To evaluate my hypothesis that females have worse treatment effectiveness compared to males in patients with axial spondyloarthritis, I wish to investigate reasons for discontinuation in addition to treatment retention rates.
First, I used Kaplan-Meier plots to investigate treatment survival and stratified by sex. This resulted in a highly significant and clinically relevant result. Second, I quantified this risk through univariable and multivariable Cox proportional-hazards model and assessed females' HR risk for discontinuation of treatment.
Now I wish to investigate my following outcome: reasons for discontinuation of treatment, classified as lack of efficacy (LE), adverse events (AE), other, and remission (RE).

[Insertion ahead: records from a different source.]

**config.mk**
```make
export PLATFORM = sky130hd
export DESIGN_NAME = writeback_arbiter
export DESIGN_NICKNAME = d
export VERILOG_FILES = /design/src/rtl/writeback_arbiter_pkg.sv /design/src/rtl/wb_load_fifo.sv /design/src/rtl/writeback_arbiter.sv
export SDC_FILE = /design/constraint.sdc
export NUM_CORES = 1
export LEC_CHECK = 0
export ABC_CLOCK_PERIOD_IN_PS = 2800
export BUFFER_PORTS_ARGS = -buffer_cell sky130_fd_sc_hd__buf_2
export CAP_MARGIN = 20
export CORE_MARGIN = 2
export CORE_UTILIZATION = 35
export CTS_BUF_LIST = sky130_fd_sc_hd__clkbuf_8 sky130_fd_sc_hd__clkbuf_16
export DETAILED_ROUTE_END_ITERATION = 8
export HOLD_SLACK_MARGIN = 0.03
export PLACE_DENSITY = 0.64
export SKIP_LAST_GASP = 1
export SYNTH_ARGS = -nofsm -noshare
export SYNTH_HDL_FRONTEND = slang
export SYNTH_SLANG_ARGS = --single-unit
```
**constraint.sdc**
```tcl
create_clock -name clock -period 2.8 [get_ports clock]
set_input_delay 0.28 -clock clock [delete_from_list [all_inputs] [get_ports clock]]
set_output_delay 0.28 -clock clock [all_outputs]
set_load 0.02 [all_outputs]
```
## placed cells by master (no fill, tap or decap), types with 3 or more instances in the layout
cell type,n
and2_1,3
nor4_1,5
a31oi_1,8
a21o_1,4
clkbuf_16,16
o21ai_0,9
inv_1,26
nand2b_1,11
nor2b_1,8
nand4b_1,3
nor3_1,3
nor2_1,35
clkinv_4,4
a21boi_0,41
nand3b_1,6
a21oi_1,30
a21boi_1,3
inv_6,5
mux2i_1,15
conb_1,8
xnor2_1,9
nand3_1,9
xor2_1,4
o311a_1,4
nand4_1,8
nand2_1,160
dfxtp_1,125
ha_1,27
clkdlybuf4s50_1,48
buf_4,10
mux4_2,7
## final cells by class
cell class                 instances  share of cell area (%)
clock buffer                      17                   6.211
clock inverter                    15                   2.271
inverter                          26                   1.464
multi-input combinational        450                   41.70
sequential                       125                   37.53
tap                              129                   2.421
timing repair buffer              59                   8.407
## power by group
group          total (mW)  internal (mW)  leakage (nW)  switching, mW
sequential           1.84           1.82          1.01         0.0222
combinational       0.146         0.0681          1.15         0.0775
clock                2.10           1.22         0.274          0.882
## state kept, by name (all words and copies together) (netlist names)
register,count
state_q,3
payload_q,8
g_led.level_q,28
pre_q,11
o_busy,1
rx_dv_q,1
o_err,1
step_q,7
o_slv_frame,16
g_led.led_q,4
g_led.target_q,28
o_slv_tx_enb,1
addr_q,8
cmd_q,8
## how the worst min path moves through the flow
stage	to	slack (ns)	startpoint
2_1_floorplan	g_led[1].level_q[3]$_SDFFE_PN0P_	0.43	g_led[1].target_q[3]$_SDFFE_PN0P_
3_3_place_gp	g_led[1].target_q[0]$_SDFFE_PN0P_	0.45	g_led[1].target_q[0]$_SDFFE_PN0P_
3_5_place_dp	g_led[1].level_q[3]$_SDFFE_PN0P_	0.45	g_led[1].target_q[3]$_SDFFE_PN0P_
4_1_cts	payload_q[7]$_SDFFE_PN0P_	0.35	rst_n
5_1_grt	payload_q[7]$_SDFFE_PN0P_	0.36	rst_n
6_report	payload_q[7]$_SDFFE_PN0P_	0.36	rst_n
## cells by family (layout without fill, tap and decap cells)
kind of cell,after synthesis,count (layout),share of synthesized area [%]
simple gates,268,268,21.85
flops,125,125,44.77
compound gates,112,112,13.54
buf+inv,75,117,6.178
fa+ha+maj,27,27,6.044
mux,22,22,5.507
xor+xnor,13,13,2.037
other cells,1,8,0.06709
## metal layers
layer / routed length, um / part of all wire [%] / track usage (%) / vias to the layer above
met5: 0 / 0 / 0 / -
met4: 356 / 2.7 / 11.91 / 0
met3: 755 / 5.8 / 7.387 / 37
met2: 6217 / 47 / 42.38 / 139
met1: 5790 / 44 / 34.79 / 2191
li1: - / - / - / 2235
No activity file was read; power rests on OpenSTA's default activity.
**src/rtl/exec_writeback_unit_if.sv**
```systemverilog
// Issue and write-back bundle between the register file read ports, the
// execute stage and the register file write port.
interface exec_writeback_unit_if #(
   parameter int WIDTH = 32,
   parameter int SEL_W = 3
);
   logic [WIDTH-1:0] op_a;
   logic [WIDTH-1:0] op_b;
   logic [2:0]       opcode;
   logic [SEL_W-1:0] dest;
   logic             valid_in;
   logic             ready_in;
   logic [WIDTH-1:0] wb_data;
   logic [SEL_W-1:0] wb_sel;
   logic             wb_we;
   logic             zero;
   logic             illegal_op;

   modport master (
      output op_a, op_b, opcode, dest, valid_in,
      input  ready_in, wb_data, wb_sel, wb_we, zero, illegal_op
   );

   modport slave (
      input  op_a, op_b, opcode, dest, valid_in,
      output ready_in, wb_data, wb_sel, wb_we, zero, illegal_op
   );
endinterface

```
**src/rtl/exec_writeback_unit.sv**
```systemverilog
// Execute/write-back stage: single-cycle ALU plus an iterative shift-add multiplier.
// Optional multiplier enabled by defining EXEC_MUL_EN; otherwise opcode 111 flags illegal_op.
module exec_writeback_unit #(
   parameter int WIDTH = 32,
   parameter int SEL_W = 3,
   parameter int SH_W  = 5
) (
   input logic                 clk,
   input logic                 reset,
   exec_writeback_unit_if.slave bus
);

   typedef enum logic [1:0] {IDLE, MUL, WB} state_t;

   state_t           state;
   logic             accept;
   logic [WIDTH-1:0] alu_result;
   logic [WIDTH-1:0] wb_data_q;
   logic [SEL_W-1:0] wb_sel_q;
   logic             wb_we_q;
   logic             zero_q;
   logic             illegal_q;
   logic             ready_q;

`ifdef EXEC_MUL_EN
   logic [WIDTH-1:0] mcand;
   logic [WIDTH-1:0] mplier;
   logic [WIDTH-1:0] acc;
   logic [WIDTH-1:0] acc_next;
   logic [SH_W-1:0]  cnt;
   logic [SEL_W-1:0] dest_q;

   assign acc_next = mcand[0] ? (acc + mplier) : acc;
`endif

   assign accept = bus.valid_in && ready_q;

   // Single-cycle results are computed straight from the read ports so they
   // land in the write-back registers on the accepting edge.
   always_comb begin
      alu_result = '0;
      case (bus.opcode)
         3'b000: alu_result = bus.op_a + bus.op_b;
         3'b001: alu_result = bus.op_a - bus.op_b;
         3'b010: alu_result = bus.op_a & bus.op_b;
         3'b011: alu_result = bus.op_a | bus.op_b;
         3'b100: alu_result = bus.op_a ^ bus.op_b;
         3'b101: alu_result = {{(WIDTH-1){1'b0}}, ($signed(bus.op_a) < $signed(bus.op_b))};
         3'b110: alu_result = bus.op_a << bus.op_b[SH_W-1:0];
         default: alu_result = '0;
      endcase
   end

   // Control FSM with registered write-port outputs; ready is high only in IDLE.
   always_ff @(posedge clk) begin
      if (reset) begin
         state     <= IDLE;
         wb_data_q <= '0;
         wb_sel_q  <= '0;
         wb_we_q   <= 1'b0;
         zero_q    <= 1'b0;
         illegal_q <= 1'b0;
         ready_q   <= 1'b1;
`ifdef EXEC_MUL_EN
         mcand     <= '0;
         mplier    <= '0;
         acc       <= '0;
         cnt       <= '0;
         dest_q    <= '0;
`endif
      end else begin
         case (state)
            IDLE: begin
               if (accept) begin
                  ready_q <= 1'b0;
                  if (bus.opcode == 3'b111) begin
`ifdef EXEC_MUL_EN
                     mcand  <= bus.op_a;
                     mplier <= bus.op_b;
                     acc    <= '0;
                     cnt    <= '0;
                     dest_q <= bus.dest;
                     state  <= MUL;
`else
                     illegal_q <= 1'b1;
                     state     <= WB;
`endif
                  end else begin
                     wb_data_q <= alu_result;
                     wb_sel_q  <= bus.dest;
                     zero_q    <= (alu_result == '0);
                     wb_we_q   <= 1'b1;
                     state     <= WB;
                  end
               end
            end
            MUL: begin
`ifdef EXEC_MUL_EN
               // Fixed WIDTH iterations, no early exit on a zero operand.
               acc    <= acc_next;
               mcand  <= mcand >> 1;
               mplier <= mplier << 1;
               cnt    <= cnt + 1'b1;
               if (cnt == SH_W'(WIDTH-1)) begin
                  wb_data_q <= acc_next;
                  wb_sel_q  <= dest_q;
                  zero_q    <= (acc_next == '0);
                  wb_we_q   <= 1'b1;
                  state     <= WB;
               end
`else
               state   <= IDLE;
               ready_q <= 1'b1;
`endif
            end
            WB: begin
               wb_we_q   <= 1'b0;
               illegal_q <= 1'b0;
               ready_q   <= 1'b1;
               state     <= IDLE;
            end
            default: begin
               state   <= IDLE;
               ready_q <= 1'b1;
            end
         endcase
      end
   end

   assign bus.ready_in   = ready_q;
   assign bus.wb_data    = wb_data_q;
   assign bus.wb_sel     = wb_sel_q;
   assign bus.wb_we      = wb_we_q;
   assign bus.zero       = zero_q;
   assign bus.illegal_op = illegal_q;

endmodule

```
**src/flat_wrapper.sv**
```systemverilog
// flat-port wrapper written by rule: the top's interface ports become plain ports
module exec_writeback_unit_flat 
#(
   parameter int WIDTH = 32,
   parameter int SEL_W = 3,
   parameter int SH_W  = 5
)
  (clk, reset, bus_op_a, bus_op_b, bus_opcode, bus_dest, bus_valid_in, bus_ready_in, bus_wb_data, bus_wb_sel, bus_wb_we, bus_zero, bus_illegal_op);
  exec_writeback_unit_if #(.WIDTH(WIDTH), .SEL_W(SEL_W)) bus_i ();
  input logic clk;
  input logic reset;
  input wire logic [$bits(bus_i.op_a)-1:0] bus_op_a;
  input wire logic [$bits(bus_i.op_b)-1:0] bus_op_b;
  input wire logic [$bits(bus_i.opcode)-1:0] bus_opcode;
  input wire logic [$bits(bus_i.dest)-1:0] bus_dest;
  input wire logic [$bits(bus_i.valid_in)-1:0] bus_valid_in;
  output wire logic [$bits(bus_i.ready_in)-1:0] bus_ready_in;
  output wire logic [$bits(bus_i.wb_data)-1:0] bus_wb_data;
  output wire logic [$bits(bus_i.wb_sel)-1:0] bus_wb_sel;
  output wire logic [$bits(bus_i.wb_we)-1:0] bus_wb_we;
  output wire logic [$bits(bus_i.zero)-1:0] bus_zero;
  output wire logic [$bits(bus_i.illegal_op)-1:0] bus_illegal_op;
  assign bus_i.op_a = bus_op_a;
  assign bus_i.op_b = bus_op_b;
  assign bus_i.opcode = bus_opcode;
  assign bus_i.dest = bus_dest;
  assign bus_i.valid_in = bus_valid_in;
  assign bus_ready_in = bus_i.ready_in;
  assign bus_wb_data = bus_i.wb_data;
  assign bus_wb_sel = bus_i.wb_sel;
  assign bus_wb_we = bus_i.wb_we;
  assign bus_zero = bus_i.zero;
  assign bus_illegal_op = bus_i.illegal_op;
  exec_writeback_unit #(.WIDTH(WIDTH), .SEL_W(SEL_W), .SH_W(SH_W)) u_core (.clk(clk), .reset(reset), .bus(bus_i));
endmodule
```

Approach 1: Recode reasons for discontinuation into a new variable, with LE as 1 rest as 0. Similarly, recode a new variable with AE as 1 and the rest as 0. Use logistic regression (2x) to evaluate the probability of having AE/LE, compare between sexes, and calculate relative risk and risk difference.
Approach 2: Use the Cox proportional-hazards model with the same variable "time" as in the first analysis, but now recode "event AE" as 1 and censor observations as 0 if it is other than AE. Similarly, the same for LE. Then calculate females' risk for adverse events and lack of efficacy (i.e., HR) compared to males.
Which approach is more sensible? Is another approach better?